Japan is one of the most popular tourist spots in the world. The cities are filled with rich culture and history. Politeness is embedded in their culture which makes the overall population friendly and providing excellent customer service in all areas. However, the big earthquake in March 2011 brought a great downfall in Japan’s tourism industry. Everyone is concern with the radiation in Fukushima and the possible aftershocks that will lead to another big earthquake in Japan. These factors are great consideration to many people but what is the real situation in Japan? Are the Japanese people leaving their own country? How are the foreigners living in Japan dealing with the situation?
Due to the huge decrease in tourism after the Tohoku earthquake, many travel agencies, hotels, and airlines can also see a big drop in their sales numbers. In order to save the tourism industry, the government sponsored 20 candidates to visit Tohoku and let the world know the real situation in Japan. These candidates are previous English teachers in the Japan Exchange Teaching Program (JET) who used to live in the Tohoku region and are familiar with the area. I was lucky to be chosen to participate in this program and it was a great experience to re-visit the schools and towns I’ve used to work at. The people and town are still beautiful inside and outside.
After my arrival into Tokyo, I took the shinkansen to Sendai station. Everything looks the same as before four years ago. During the earthquake in March, I have seen a video clip of the inside of a bookstore by the station. The ceiling was collapsing and people were scared. I visited that bookstore this time and everything was normal.

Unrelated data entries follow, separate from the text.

## src/hdl/xse_pkg.sv

```systemverilog
// Package for the x86 subset execute unit.
// Holds the item, operation and result types and the flag bit positions.
// Has no dependencies; every other file imports it.
`default_nettype none

package xse_pkg;

  localparam int IDX_W = 4;
  localparam int IP_W = 20;
  localparam int PSIZE_W = 21;
  localparam int FLAGS_W = 9;
  localparam int DATA_W = 16;

  localparam int FLAG_P = 1;
  localparam int FLAG_Z = 3;
  localparam int FLAG_S = 4;

  typedef enum logic [2:0] {
    KIND_MOV = 3'd0,
    KIND_CMP = 3'd1,
    KIND_SUB = 3'd2,
    KIND_ADD = 3'd3,
    KIND_JNE = 3'd4,
    KIND_JE  = 3'd5
  } kind_t;

  typedef struct packed {
    logic [2:0]        kind;
    logic              wide;
    logic [IDX_W-1:0]  dest_reg;
    logic              src_is_imm;
    logic [IDX_W-1:0]  src_reg;
    logic [DATA_W-1:0] imm_value;
    logic signed [7:0] jump_disp;
    logic [2:0]        inst_size;
  } inst_item_t;

  typedef struct packed {
    logic [IP_W-1:0]    next_ip;
    logic [FLAGS_W-1:0] flags;
    logic [DATA_W-1:0]  write_value;
    logic               we;
  } exec_t;

endpackage

`default_nettype wire

```

## src/hdl/xse_if.sv

```systemverilog
// Channel interfaces of the x86 subset execute unit: instruction, result
// and configuration. Each carries valid, ready and its payload.
// Depends on xse_pkg for the field widths.
`default_nettype none

interface xse_inst_if;
  import xse_pkg::*;
  logic              valid;
  logic              ready;
  logic [2:0]        kind;
  logic              wide;
  logic [IDX_W-1:0]  dest_reg;
  logic              src_is_imm;
  logic [IDX_W-1:0]  src_reg;
  logic [DATA_W-1:0] imm_value;
  logic signed [7:0] jump_disp;
  logic [2:0]        inst_size;

  modport source (output valid, kind, wide, dest_reg, src_is_imm, src_reg, imm_value,
                  jump_disp, inst_size, input ready);
  modport sink (input valid, kind, wide, dest_reg, src_is_imm, src_reg, imm_value,
                jump_disp, inst_size, output ready);
endinterface

interface xse_res_if;
  import xse_pkg::*;
  logic               valid;
  logic               ready;
  logic [IP_W-1:0]    next_ip;
  logic [FLAGS_W-1:0] flags_out;
  logic [DATA_W-1:0]  write_value;
  logic               done_res;

  modport source (output valid, next_ip, flags_out, write_value, done_res, input ready);
  modport sink (input valid, next_ip, flags_out, write_value, done_res, output ready);
endinterface

interface xse_cfg_if;
  import xse_pkg::*;
  logic               valid;
  logic               ready;
  logic [PSIZE_W-1:0] program_size;

  modport source (output valid, program_size, input ready);
  modport sink (input valid, program_size, output ready);
endinterface

`default_nettype wire

```

## src/hdl/x86_subset_execute_unit.sv

```systemverilog
// Top level of the x86 subset execute unit; uses xse_pkg, the channel
// interfaces, xse_regfile and xse_alu.
// An item is registered into the execute stage, its result into the result
// register. Throughput: one item per cycle while results are taken, set by
// the single execute stage that reads and writes registers, pointer, flags.
// Reset (synchronous, rst high) clears registers, pointer, flags and size.
`default_nettype none

module x86_subset_execute_unit
  import xse_pkg::*;
#(
  parameter int REG_COUNT = 16
) (
  input  wire logic  clk,
  input  wire logic  rst,
  xse_inst_if.sink   inst,
  xse_res_if.source  res,
  xse_cfg_if.sink    cfg
);

  inst_item_t         in_item;
  inst_item_t         s1_item;
  logic               s1_valid;
  logic               res_valid;
  logic               exec;
  logic               accept;
  logic [IP_W-1:0]    ip;
  logic [FLAGS_W-1:0] flags;
  logic [PSIZE_W-1:0] program_size;
  logic [DATA_W-1:0]  d_full;
  logic [DATA_W-1:0]  s_reg;
  logic               dst_ok;
  exec_t              ex;
  logic [IP_W-1:0]    next_ip;
  logic [FLAGS_W-1:0] flags_out;
  logic [DATA_W-1:0]  write_value;
  logic               done_res;

  assign in_item.kind       = inst.kind;
  assign in_item.wide       = inst.wide;
  assign in_item.dest_reg   = inst.dest_reg;
  assign in_item.src_is_imm = inst.src_is_imm;
  assign in_item.src_reg    = inst.src_reg;
  assign in_item.imm_value  = inst.imm_value;
  assign in_item.jump_disp  = inst.jump_disp;
  assign in_item.inst_size  = inst.inst_size;

  assign exec       = s1_valid && (!res_valid || res.ready);
  assign inst.ready = !s1_valid || exec;
  assign accept     = inst.valid && inst.ready;
  assign cfg.ready  = 1'b1;
  assign dst_ok     = 32'(s1_item.dest_reg) < REG_COUNT;

  xse_regfile #(
    .REG_COUNT(REG_COUNT)
  ) u_regfile (
    .clk     (clk),
    .rst     (rst),
    .re      (accept),
    .raddr_a (inst.dest_reg),
    .raddr_b (inst.src_reg),
    .rdata_a (d_full),
    .rdata_b (s_reg),
    .we      (exec && ex.we),
    .waddr   (s1_item.dest_reg),
    .wdata   (ex.write_value)
  );

  xse_alu u_alu (
    .item   (s1_item),
    .d_full (d_full),
    .s_reg  (s_reg),
    .dst_ok (dst_ok),
    .ip     (ip),
    .flags  (flags),
    .ex     (ex)
  );

  always_ff @(posedge clk) begin
    if (rst) begin
      s1_valid <= 1'b0;
    end else if (inst.ready) begin
      s1_valid <= inst.valid;
    end
  end

  always_ff @(posedge clk) begin
    if (accept) begin
      s1_item <= in_item;
    end
  end

  always_ff @(posedge clk) begin
    if (rst) begin
      ip    <= '0;
      flags <= '0;
    end else if (exec) begin
      ip    <= ex.next_ip;
      flags <= ex.flags;
    end
  end

  always_ff @(posedge clk) begin
    if (rst) begin
      program_size <= '0;
    end else if (cfg.valid) begin
      program_size <= cfg.program_size;
    end
  end

  always_ff @(posedge clk) begin
    if (rst) begin
      res_valid <= 1'b0;
    end else if (exec) begin
      res_valid <= 1'b1;
    end else if (res.ready) begin
      res_valid <= 1'b0;
    end
  end

  always_ff @(posedge clk) begin
    if (exec) begin
      next_ip     <= ex.next_ip;
      flags_out   <= ex.flags;
      write_value <= ex.write_value;
      done_res    <= {1'b0, ex.next_ip} >= program_size;
    end
  end

  assign res.valid       = res_valid;
  assign res.next_ip     = next_ip;
  assign res.flags_out   = flags_out;
  assign res.write_value = write_value;
  assign res.done_res    = done_res;

endmodule

`default_nettype wire

```

## src/hdl/xse_regfile.sv

```systemverilog
// Register file with two registered read ports and one write port.
// A write at the same edge as a read of that entry is forwarded; entries
// never written and indexes beyond the file read as zero. Uses xse_pkg.
`default_nettype none

module xse_regfile
  import xse_pkg::*;
#(
  parameter int REG_COUNT = 16
) (
  input  wire logic              clk,
  input  wire logic              rst,
  input  wire logic              re,
  input  wire logic [IDX_W-1:0]  raddr_a,
  input  wire logic [IDX_W-1:0]  raddr_b,
  output logic      [DATA_W-1:0] rdata_a,
  output logic      [DATA_W-1:0] rdata_b,
  input  wire logic              we,
  input  wire logic [IDX_W-1:0]  waddr,
  input  wire logic [DATA_W-1:0] wdata
);

  localparam int AW = (REG_COUNT > 1) ? $clog2(REG_COUNT) : 1;

  logic [DATA_W-1:0]    mem [REG_COUNT];
  logic [REG_COUNT-1:0] vld;
  logic [DATA_W-1:0]    rd_a;
  logic [DATA_W-1:0]    rd_b;
  logic                 ok_a;
  logic                 ok_b;
  logic                 hit_a;
  logic                 hit_b;
  logic [DATA_W-1:0]    wd_q;
  logic                 wr_ok;
  logic                 ra_ok;
  logic                 rb_ok;
  logic [AW-1:0]        wa;
  logic [AW-1:0]        ra;
  logic [AW-1:0]        rb;

  assign wa = AW'(waddr);
  assign ra = AW'(raddr_a);
  assign rb = AW'(raddr_b);
  assign wr_ok = we && (32'(waddr) < REG_COUNT);
  assign ra_ok = 32'(raddr_a) < REG_COUNT;
  assign rb_ok = 32'(raddr_b) < REG_COUNT;

  always_ff @(posedge clk) begin
    if (wr_ok) begin
      mem[wa] <= wdata;
    end
  end

  always_ff @(posedge clk) begin
    if (rst) begin
      vld <= '0;
    end else if (wr_ok) begin
      vld[wa] <= 1'b1;
    end
  end

  always_ff @(posedge clk) begin
    if (re) begin
      rd_a  <= mem[ra];
      rd_b  <= mem[rb];
      ok_a  <= ra_ok && vld[ra];
      ok_b  <= rb_ok && vld[rb];
      hit_a <= wr_ok && ra_ok && (wa == ra);
      hit_b <= wr_ok && rb_ok && (wa == rb);
      wd_q  <= wdata;
    end
  end

  assign rdata_a = hit_a ? wd_q : (ok_a ? rd_a : '0);
  assign rdata_b = hit_b ? wd_q : (ok_b ? rd_b : '0);

endmodule

`default_nettype wire

```

## src/hdl/xse_alu.sv

```systemverilog
// Execute logic for one instruction: operand masking, add and subtract,
// sign, zero and parity flags, pointer advance and conditional jumps.
// Uses the item and result types of xse_pkg.
`default_nettype none

module xse_alu
  import xse_pkg::*;
(
  input  wire inst_item_t         item,
  input  wire logic [DATA_W-1:0]  d_full,
  input  wire logic [DATA_W-1:0]  s_reg,
  input  wire logic               dst_ok,
  input  wire logic [IP_W-1:0]    ip,
  input  wire logic [FLAGS_W-1:0] flags,
  output exec_t                   ex
);

  logic [DATA_W-1:0] d_val;
  logic [DATA_W-1:0] s_raw;
  logic [DATA_W-1:0] s_val;
  logic [DATA_W-1:0] sum;
  logic [DATA_W-1:0] diff;
  logic [DATA_W-1:0] res;
  logic [DATA_W-1:0] merged;
  logic [DATA_W-1:0] merged_mov;
  logic [FLAGS_W-1:0] flags_arith;
  logic [IP_W-1:0]   ip_inc;
  logic [IP_W-1:0]   ip_jmp;
  logic              z_set;

  assign d_val = item.wide ? d_full : {8'h00, d_full[7:0]};
  assign s_raw = item.src_is_imm ? item.imm_value : s_reg;
  assign s_val = item.wide ? s_raw : {8'h00, s_raw[7:0]};
  assign sum   = d_val + s_val;
  assign diff  = d_val - s_val;
  assign ip_inc = ip + IP_W'(item.inst_size);
  assign ip_jmp = ip_inc + IP_W'(item.jump_disp);
  assign z_set  = flags[FLAG_Z];

  always_comb begin
    if (item.kind == KIND_ADD) begin
      res = sum;
    end else begin
      res = diff;
    end
    if (!item.wide) begin
      res[15:8] = 8'h00;
    end
    merged     = item.wide ? res : {d_full[15:8], res[7:0]};
    merged_mov = item.wide ? s_val : {d_full[15:8], s_val[7:0]};
    flags_arith = flags;
    flags_arith[FLAG_S] = item.wide ? res[15] : res[7];
    flags_arith[FLAG_Z] = (res == '0);
    flags_arith[FLAG_P] = ~^res[7:0];
  end

  always_comb begin
    ex.next_ip     = ip_inc;
    ex.flags       = flags;
    ex.write_value = d_full;
    ex.we          = 1'b0;
    unique case (item.kind)
      KIND_MOV: begin
        ex.write_value = merged_mov;
        ex.we          = 1'b1;
      end
      KIND_CMP: begin
        ex.flags = flags_arith;
      end
      KIND_SUB, KIND_ADD: begin
        ex.flags       = flags_arith;
        ex.write_value = merged;
        ex.we          = 1'b1;
      end
      KIND_JNE: begin
        if (!z_set) begin
          ex.next_ip = ip_jmp;
        end
      end
      KIND_JE: begin
        if (z_set) begin
          ex.next_ip = ip_jmp;
        end
      end
      default: begin
      end
    endcase
    if (!dst_ok) begin
      ex.write_value = '0;
      ex.we          = 1'b0;
    end
  end

endmodule

`default_nettype wire
```

## src/flat_wrapper.sv

```systemverilog
// flat-port wrapper written by rule: the top's interface ports become plain ports
module x86_subset_execute_unit_flat import xse_pkg::*;
#(
  parameter int REG_COUNT = 16
)
  (clk, rst, inst_valid, inst_kind, inst_wide, inst_dest_reg, inst_src_is_imm, inst_src_reg, inst_imm_value, inst_jump_disp, inst_inst_size, inst_ready, res_valid, res_next_ip, res_flags_out, res_write_value, res_done_res, res_ready, cfg_valid, cfg_program_size, cfg_ready);
  xse_inst_if inst_i ();
  xse_res_if res_i ();
  xse_cfg_if cfg_i ();
  input  wire logic clk;
  input  wire logic rst;
  input wire logic [$bits(inst_i.valid)-1:0] inst_valid;
  input wire logic [$bits(inst_i.kind)-1:0] inst_kind;
  input wire logic [$bits(inst_i.wide)-1:0] inst_wide;
  input wire logic [$bits(inst_i.dest_reg)-1:0] inst_dest_reg;
  input wire logic [$bits(inst_i.src_is_imm)-1:0] inst_src_is_imm;
  input wire logic [$bits(inst_i.src_reg)-1:0] inst_src_reg;
  input wire logic [$bits(inst_i.imm_value)-1:0] inst_imm_value;
  input wire logic [$bits(inst_i.jump_disp)-1:0] inst_jump_disp;
  input wire logic [$bits(inst_i.inst_size)-1:0] inst_inst_size;
  output wire logic [$bits(inst_i.ready)-1:0] inst_ready;
  output wire logic [$bits(res_i.valid)-1:0] res_valid;
  output wire logic [$bits(res_i.next_ip)-1:0] res_next_ip;
  output wire logic [$bits(res_i.flags_out)-1:0] res_flags_out;
  output wire logic [$bits(res_i.write_value)-1:0] res_write_value;
  output wire logic [$bits(res_i.done_res)-1:0] res_done_res;
  input wire logic [$bits(res_i.ready)-1:0] res_ready;
  input wire logic [$bits(cfg_i.valid)-1:0] cfg_valid;
  input wire logic [$bits(cfg_i.program_size)-1:0] cfg_program_size;
  output wire logic [$bits(cfg_i.ready)-1:0] cfg_ready;
  assign inst_i.valid = inst_valid;
  assign inst_i.kind = inst_kind;
  assign inst_i.wide = inst_wide;
  assign inst_i.dest_reg = inst_dest_reg;
  assign inst_i.src_is_imm = inst_src_is_imm;
  assign inst_i.src_reg = inst_src_reg;
  assign inst_i.imm_value = inst_imm_value;
  assign inst_i.jump_disp = inst_jump_disp;
  assign inst_i.inst_size = inst_inst_size;
  assign inst_ready = inst_i.ready;
  assign res_valid = res_i.valid;
  assign res_next_ip = res_i.next_ip;
  assign res_flags_out = res_i.flags_out;
  assign res_write_value = res_i.write_value;
  assign res_done_res = res_i.done_res;
  assign res_i.ready = res_ready;
  assign cfg_i.valid = cfg_valid;
  assign cfg_i.program_size = cfg_program_size;
  assign cfg_ready = cfg_i.ready;
  x86_subset_execute_unit #(.REG_COUNT(REG_COUNT)) u_core (.clk(clk), .rst(rst), .inst(inst_i), .res(res_i), .cfg(cfg_i));
endmodule
```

The people were doing business as usual and nothing has changed.
I stayed with my previous co-worker, Ms. Toshiko Sato and her family in Sendai. They told me the stories of their experience on the day of the big earthquake. “There was no electricity and no water for days. The supermarket was being raided by the people in the community and everyone was praying for survival. We are lucky to be far enough from the radiation or else we might need to evacuate as well. After we got water and electricity, life slowly went back to normal. We cleaned up the mess from the earthquake and gradually live life as usual,” said Toshiko’s mother. To be honest, everything does seem normal. Japan is probably the only country to have such a fast recovery in a big disaster such as this one.

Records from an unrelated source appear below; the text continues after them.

## src/design/fpa_queue.sv

```systemverilog
// Two-entry queue that decouples the front end from the back end.
`default_nettype none
module fpa_queue #(
   parameter int unsigned DATA_WIDTH = 8
) (
   input  wire logic                  clock,
   input  wire logic                  reset,
   input  wire logic                  push_valid,
   input  wire logic [DATA_WIDTH-1:0] push_data,
   output logic                       push_ready,
   output logic                       head_valid,
   output logic [DATA_WIDTH-1:0]      head_data,
   input  wire logic                  pop
);

   logic [DATA_WIDTH-1:0] entry_ff [2];
   logic                  wr_ptr_ff, wr_ptr_in;
   logic                  rd_ptr_ff, rd_ptr_in;
   logic [1:0]            count_ff, count_in;
   logic                  do_push, do_pop;

   assign push_ready = (count_ff != 2'd2);
   assign head_valid = (count_ff != 2'd0);
   assign head_data  = entry_ff[rd_ptr_ff];
   assign do_push    = push_valid && push_ready;
   assign do_pop     = pop && head_valid;

   // Pointer and fill count updates.
   always_comb begin
      wr_ptr_in = do_push ? ~wr_ptr_ff : wr_ptr_ff;
      rd_ptr_in = do_pop ? ~rd_ptr_ff : rd_ptr_ff;
      count_in  = count_ff + {1'b0, do_push} - {1'b0, do_pop};
   end

   always_ff @(posedge clock) begin
      if (reset) begin
         wr_ptr_ff <= 1'b0;
         rd_ptr_ff <= 1'b0;
         count_ff  <= 2'd0;
      end else begin
         wr_ptr_ff <= wr_ptr_in;
         rd_ptr_ff <= rd_ptr_in;
         count_ff  <= count_in;
      end
   end

   // Entry storage needs no reset.
   always_ff @(posedge clock) begin
      if (do_push) begin
         entry_ff[wr_ptr_ff] <= push_data;
      end
   end

endmodule
`default_nettype wire

```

For the next few days of my trip, I visited Matsushima, Shiogama, Shizugawa, and Toyosato, the town where I used to live. Everyone in each town is trying their best to clean up any debris from the earthquake and working hard to recover from the earthquake. The strong bond among the Japanese people and the kind-hearted volunteers who donate their money, time, and effort to help rebuild this country really touched my heart.
Kessenuma is the town up north in Miyagi where the tsunami did the most damage. The JR Kessenuma train line no longer runs because the stations were damaged by the earthquake. A teacher drove me to Shizugawa to see the reality of the damage from the earthquake and I almost cried to see the nothing but garbage and piles of bricks and random cement blocks. There were visible remains of buildings still standing depressingly among the debris. As we were driving back to town, there were many cars on the road. These cars of people just finished their volunteer work. Many campsites are set up distributing food, talking to the people at the evacuation sites, and helping with the clean up around the community. These volunteers consist of foreigners who are currently living in Japan and Japanese people from all over the country. Everyone is putting every little effort they can to help out and we even saw a local stand selling onigiris (rice balls wrapped in seaweed). The teacher with me looked at the woman selling the onigiris and said, ”Everyone is trying their best. Most important is never to lose hope.”
The earthquake did not stop the JETs from working in Tohoku. I’ve met up with some of the JETs who have been working and living in Tome City where I was based a few years ago. Michael from South Africa and his pregnant wife, Miyuki were not affected by the disaster. They documented their experience through pictures and videos taken after and during the earthquake. This happy couple is still living in Tome City with no plans of moving away from this beautiful place. New JETs have a positive mindset in coming to Japan to teach ESL. It was great meeting the old and new JETs and hearing how everyone is adapting well after the earthquake.
Another highlight of this trip is to enjoy all the foods that are only available in Japan. The fresh sushi, seasoned gyu-tan, and Miyagi’s delicious rice are what I missed most about Japan. I am sure they are available in New York or in other big cities, but the flavor and ingredients are not the same. Japanese culinary focuses a lot on the ingredients used and with simple methods and seasoning, the dish is served with an attractive presentation. How irresistible!
Japan is a wonderful country. The huge earthquake and tsunami in March was a huge shock to the people. But this does not stop the foreign teachers to continue to teach at their schools. Instead, this brought volunteers from all over the nation and all over the world to help rebuild this beautiful country. It’s been over six months and Japan has shown great progress in recovering from this disaster. We hope the world can continue to show their support and come visit this beautiful place.